(Saved entries)
- Opening Delimiter -

`src/rtl/spi_eng_pkg.sv`:
```
package spi_eng_pkg;

    typedef struct packed {
        logic master;
        logic cpol;
        logic cpha;
        logic lsb_first;
    } spi_cfg_t;

    // An edge samples input data when it is leading and phase is 0,
    // or when it is trailing and phase is 1.
    function automatic logic sample_edge(input logic cpha, input logic lead);
        return lead ^ cpha;
    endfunction

endpackage

```
`src/rtl/spi_host_bufs.sv`:
```
module spi_host_bufs #(
    parameter int DW = 8
) (
    input  logic          clk,
    input  logic          rst,
    input  logic          wr_en,
    input  logic [DW-1:0] wr_data,
    input  logic          rd_en,
    input  logic          take,
    input  logic          done,
    input  logic [DW-1:0] done_byte,
    output logic [DW-1:0] tx_data,
    output logic          tx_full,
    output logic [DW-1:0] rx_data,
    output logic          rx_full
);

    always_ff @(posedge clk) begin
        if (rst) begin
            tx_data <= '0;
            tx_full <= 1'b0;
            rx_data <= '0;
            rx_full <= 1'b0;
        end else begin
            if (take) begin
                tx_full <= 1'b0;
            end else if (wr_en && !tx_full) begin
                tx_data <= wr_data;
                tx_full <= 1'b1;
            end

            if (done && (!rx_full || rd_en)) begin
                rx_data <= done_byte;
                rx_full <= 1'b1;
            end else if (rd_en) begin
                rx_full <= 1'b0;
            end
        end
    end

    a_r2_take_frees: assert property (@(posedge clk) disable iff (rst)
        take |=> !tx_full);

    a_r10_full_write_ignored: assert property (@(posedge clk) disable iff (rst)
        (tx_full && wr_en) |=> (tx_data == $past(tx_data)));

    a_r8_overrun_keeps_old: assert property (@(posedge clk) disable iff (rst)
        (rx_full && done && !rd_en) |=> (rx_full && rx_data == $past(rx_data)));

    a_r9_read_clears: assert property (@(posedge clk) disable iff (rst)
        (rd_en && !done) |=> !rx_full);

endmodule

```
`src/rtl/spi_slave_sync.sv`:
```
module spi_slave_sync #(
    parameter int STAGES = 2
) (
    input  logic clk,
    input  logic rst,
    input  logic sck_i,
    input  logic sel_n_i,
    input  logic sdi_i,
    output logic sck_edge,
    output logic ss_act,
    output logic sdi_s
);

    logic [STAGES-1:0] sck_p;
    logic [STAGES-1:0] sel_p;
    logic [STAGES-1:0] sdi_p;
    logic              sck_last;

    always_ff @(posedge clk) begin
        if (rst) begin
            sck_p    <= '0;
            sel_p    <= '1;
            sdi_p    <= '0;
            sck_last <= 1'b0;
        end else begin
            sck_p    <= {sck_p[STAGES-2:0], sck_i};
            sel_p    <= {sel_p[STAGES-2:0], sel_n_i};
            sdi_p    <= {sdi_p[STAGES-2:0], sdi_i};
            sck_last <= sck_p[STAGES-1];
        end
    end

    always_comb begin
        sck_edge = sck_p[STAGES-1] ^ sck_last;
        ss_act   = ~sel_p[STAGES-1];
        sdi_s    = sdi_p[STAGES-1];
    end

endmodule

```
`src/rtl/spi_shift_core.sv`:
```
module spi_shift_core
    import spi_eng_pkg::*;
#(
    parameter int DW = 8
) (
    input  logic          clk,
    input  logic          rst,
    input  spi_cfg_t      cfg,
    input  logic          bit_tick,
    input  logic          tx_full,
    input  logic [DW-1:0] tx_data,
    output logic          take,
    output logic          done,
    output logic [DW-1:0] done_byte,
    input  logic          mst_sdi,
    input  logic          sck_edge,
    input  logic          ss_act,
    input  logic          slv_sdi,
    output logic          sck_q,
    output logic          obit
);

    localparam int            EDGES = 2 * DW;
    localparam int            EW    = $clog2(EDGES);
    localparam logic [EW-1:0] LAST  = EW'(EDGES - 1);

    logic [DW-1:0] sr;
    logic          samp;
    logic [EW-1:0] e;
    logic          busy;
    logic          armed;
    logic          ev;
    logic          lead;
    logic          smp_now;
    logic          in_bit;

    function automatic logic [DW-1:0] shift_in(input logic [DW-1:0] v,
                                               input logic b,
                                               input logic lsb);
        return lsb ? {b, v[DW-1:1]} : {v[DW-2:0], b};
    endfunction

    always_comb begin
        in_bit    = cfg.master ? mst_sdi : slv_sdi;
        ev        = cfg.master ? (bit_tick && busy && armed) : (sck_edge && ss_act);
        lead      = ~e[0];
        smp_now   = sample_edge(cfg.cpha, lead);
        take      = tx_full && !busy && (cfg.master || (e == '0 && !ev));
        done      = ev && (e == LAST);
        done_byte = shift_in(sr, cfg.cpha ? in_bit : samp, cfg.lsb_first);
        obit      = cfg.lsb_first ? sr[0] : sr[DW-1];
    end

    always_ff @(posedge clk) begin
        if (rst) begin
            sr    <= '0;
            samp  <= 1'b0;
            e     <= '0;
            busy  <= 1'b0;
            armed <= 1'b0;
            sck_q <= 1'b0;
        end else begin
            if (take) begin
                sr    <= tx_data;
                busy  <= 1'b1;
                armed <= 1'b0;
                e     <= '0;
            end else if (ev) begin
                e <= done ? '0 : e + 1'b1;
                if (done) begin
                    busy  <= 1'b0;
                    armed <= 1'b0;
                end
                if (smp_now) begin
                    samp <= in_bit;
                end else if (!(cfg.cpha && e == '0)) begin
                    sr <= shift_in(sr, samp, cfg.lsb_first);
                end
                if (cfg.master) begin
                    sck_q <= ~sck_q;
                end
            end else if (cfg.master && bit_tick && busy) begin
                armed <= 1'b1;
            end

            // deselect in slave mode drops a partial word
            if (!cfg.master && !ss_act && e != '0) begin
                e    <= '0;
                busy <= 1'b0;
            end

            if (cfg.master && !busy) begin
                sck_q <= cfg.cpol;
            end
        end
    end

    a_r4_sck_rests: assert property (@(posedge clk) disable iff (rst)
        (cfg.master && done) |=> (sck_q == $past(cfg.cpol)));

    a_r12_deselect_clears: assert property (@(posedge clk) disable iff (rst)
        (!cfg.master && !ss_act) |=> (e == '0));

endmodule

```
`src/rtl/spi_xfer_engine.sv`:
```
module spi_xfer_engine
    import spi_eng_pkg::*;
#(
    parameter int DATA_W      = 8,
    parameter int SYNC_STAGES = 2
) (
    input  logic              clk,
    input  logic              rst,
    input  logic              cfg_master,
    input  logic              cfg_cpol,
    input  logic              cfg_cpha,
    input  logic              cfg_lsb_first,
    input  logic              wr_en,
    input  logic [DATA_W-1:0] wr_data,
    input  logic              rd_en,
    output logic [DATA_W-1:0] rd_data,
    output logic              tx_empty,
    output logic              rx_full,
    input  logic              bit_tick,
    output logic              mst_sck_o,
    output logic              mst_sdo_o,
    input  logic              mst_sdi_i,
    input  logic              slv_sck_i,
    input  logic              slv_sel_n_i,
    input  logic              slv_sdi_i,
    output logic              slv_sdo_o
);

    spi_cfg_t          cfg;
    logic              take;
    logic              done;
    logic [DATA_W-1:0] done_byte;
    logic [DATA_W-1:0] tx_data;
    logic              tx_full;
    logic              sck_edge;
    logic              ss_act;
    logic              sdi_s;
    logic              sck_q;
    logic              obit;

    always_comb begin
        cfg.master    = cfg_master;
        cfg.cpol      = cfg_cpol;
        cfg.cpha      = cfg_cpha;
        cfg.lsb_first = cfg_lsb_first;
    end

    spi_host_bufs #(.DW(DATA_W)) u_bufs (
        .clk      (clk),
        .rst      (rst),
        .wr_en    (wr_en),
        .wr_data  (wr_data),
        .rd_en    (rd_en),
        .take     (take),
        .done     (done),
        .done_byte(done_byte),
        .tx_data  (tx_data),
        .tx_full  (tx_full),
        .rx_data  (rd_data),
        .rx_full  (rx_full)
    );

    spi_slave_sync #(.STAGES(SYNC_STAGES)) u_sync (
        .clk     (clk),
        .rst     (rst),
        .sck_i   (slv_sck_i),
        .sel_n_i (slv_sel_n_i),
        .sdi_i   (slv_sdi_i),
        .sck_edge(sck_edge),
        .ss_act  (ss_act),
        .sdi_s   (sdi_s)
    );

    spi_shift_core #(.DW(DATA_W)) u_core (
        .clk      (clk),
        .rst      (rst),
        .cfg      (cfg),
        .bit_tick (bit_tick),
        .tx_full  (tx_full),
        .tx_data  (tx_data),
        .take     (take),
        .done     (done),
        .done_byte(done_byte),
        .mst_sdi  (mst_sdi_i),
        .sck_edge (sck_edge),
        .ss_act   (ss_act),
        .slv_sdi  (sdi_s),
        .sck_q    (sck_q),
        .obit     (obit)
    );

    always_comb begin
        tx_empty  = ~tx_full;
        mst_sck_o = cfg_master ? sck_q : cfg_cpol;
        mst_sdo_o = cfg_master ? obit : 1'b0;
        slv_sdo_o = (!cfg_master && ss_act) ? obit : 1'b0;
    end

endmodule

```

- Closing Delimiter -

Please determine the number of lines in the records above that include the string "phase", and answer with that number only.

2